Через год после того, как родители все потеряли, мой день рождения очень сильно отличался от той деревенской сказки, которую мне устроили в богатые годы. На этот раз все было построено вокруг песни Лайонела Ричи «Танцы на потолке». Папа укрепил посреди ковра в гостиной люстру, и семеро детей, пришедших в гости, танцевали вокруг нее, пока играла песня – снова и снова. Папа снимал все это на камеру, перевернув ее вверх ногами, а потом мы смотрели запись и ели пиццу.

На самом деле, все прошло классно. Песня была – и есть – отличная, а детям было все равно. Нам не нужен был надувной замок или кто-то в костюме поняшки Яркой Радуги, чтобы повеселиться. Дайте нам пиццу да зеркальный шар – и пожалуйста: вечеринка состоялась. Я даже не понимала, что у нас нет денег; просто думала, что родители чуть ошибаются насчет степени моей любви к Лайонелу Ричи.

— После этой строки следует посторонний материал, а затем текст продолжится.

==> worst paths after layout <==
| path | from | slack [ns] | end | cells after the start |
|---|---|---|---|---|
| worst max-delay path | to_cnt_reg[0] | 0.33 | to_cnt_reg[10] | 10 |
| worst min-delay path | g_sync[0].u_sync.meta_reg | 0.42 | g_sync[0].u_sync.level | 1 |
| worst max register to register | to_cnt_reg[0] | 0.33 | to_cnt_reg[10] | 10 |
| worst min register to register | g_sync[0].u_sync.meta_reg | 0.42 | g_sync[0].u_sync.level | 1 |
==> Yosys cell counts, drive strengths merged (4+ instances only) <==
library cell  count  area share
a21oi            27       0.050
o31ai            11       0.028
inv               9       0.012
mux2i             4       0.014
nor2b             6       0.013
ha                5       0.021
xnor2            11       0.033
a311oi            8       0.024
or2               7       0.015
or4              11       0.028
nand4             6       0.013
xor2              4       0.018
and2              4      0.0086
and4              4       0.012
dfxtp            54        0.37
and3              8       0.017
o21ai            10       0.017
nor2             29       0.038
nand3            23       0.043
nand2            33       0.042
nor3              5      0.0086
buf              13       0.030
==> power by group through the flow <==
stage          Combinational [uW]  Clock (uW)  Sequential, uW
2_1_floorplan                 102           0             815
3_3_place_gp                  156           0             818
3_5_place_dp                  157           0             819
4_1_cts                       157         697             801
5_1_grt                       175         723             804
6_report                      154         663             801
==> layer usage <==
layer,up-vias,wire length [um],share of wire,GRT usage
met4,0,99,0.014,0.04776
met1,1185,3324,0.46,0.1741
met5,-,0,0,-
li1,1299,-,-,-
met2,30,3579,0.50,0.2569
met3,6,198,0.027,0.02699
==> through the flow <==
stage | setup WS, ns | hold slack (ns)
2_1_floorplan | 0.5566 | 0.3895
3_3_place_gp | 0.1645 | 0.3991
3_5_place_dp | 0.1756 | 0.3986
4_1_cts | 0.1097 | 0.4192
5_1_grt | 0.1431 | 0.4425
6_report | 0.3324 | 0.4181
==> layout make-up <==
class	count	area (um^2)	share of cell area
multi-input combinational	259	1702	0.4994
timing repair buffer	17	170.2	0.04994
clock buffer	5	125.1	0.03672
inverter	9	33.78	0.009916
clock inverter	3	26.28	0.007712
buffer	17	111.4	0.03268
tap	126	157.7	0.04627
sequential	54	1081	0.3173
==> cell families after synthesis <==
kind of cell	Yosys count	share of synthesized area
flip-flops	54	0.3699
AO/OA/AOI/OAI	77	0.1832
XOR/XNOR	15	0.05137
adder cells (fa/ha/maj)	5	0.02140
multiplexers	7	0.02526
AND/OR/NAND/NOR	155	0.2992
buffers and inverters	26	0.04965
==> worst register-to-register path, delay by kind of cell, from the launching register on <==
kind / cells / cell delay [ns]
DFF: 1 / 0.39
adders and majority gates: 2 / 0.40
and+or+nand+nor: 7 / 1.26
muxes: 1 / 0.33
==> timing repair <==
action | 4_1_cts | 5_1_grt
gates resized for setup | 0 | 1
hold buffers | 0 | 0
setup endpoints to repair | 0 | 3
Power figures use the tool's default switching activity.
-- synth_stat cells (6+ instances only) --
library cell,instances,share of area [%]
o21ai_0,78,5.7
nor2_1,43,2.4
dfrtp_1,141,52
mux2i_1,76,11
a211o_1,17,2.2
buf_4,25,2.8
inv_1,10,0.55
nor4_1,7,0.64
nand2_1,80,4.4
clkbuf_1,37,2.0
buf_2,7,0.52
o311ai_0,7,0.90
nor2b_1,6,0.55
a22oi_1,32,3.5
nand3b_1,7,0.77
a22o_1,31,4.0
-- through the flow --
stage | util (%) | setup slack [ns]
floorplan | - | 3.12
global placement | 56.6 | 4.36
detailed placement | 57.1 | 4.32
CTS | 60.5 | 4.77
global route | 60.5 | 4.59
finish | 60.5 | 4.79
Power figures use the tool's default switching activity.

Сегодня я так же счастлива, как была, когда работала официанткой в закусочной или получала пособие по безработице. Я не верю в то, что деньги меняют уровень счастья. Но многое становится проще, и когда я могу кому-то помочь, это здорово. Я по-прежнему чаще всего сижу дома и заказываю китайскую еду и суши. По-прежнему напиваюсь или нажираюсь по ночам. Но теперь просто вино дороже – уже не «Карло Росси» в коробках, которые меня выручали битых полжизни. Я рада, что боролась. По-моему, я была бы полным отстоем, если бы деньги у меня были не «новые». И – для протокола. Когда племянница через тринадцать лет попросит у меня машину, я скажу: «Конечно». И подарю ей сверкающий фургончик, который будет разворачиваться легче легкого и трястись так, что мама не горюй, каждый раз, как разгонится больше тридцати миль в час, когда она рванет с друзьями за пивком.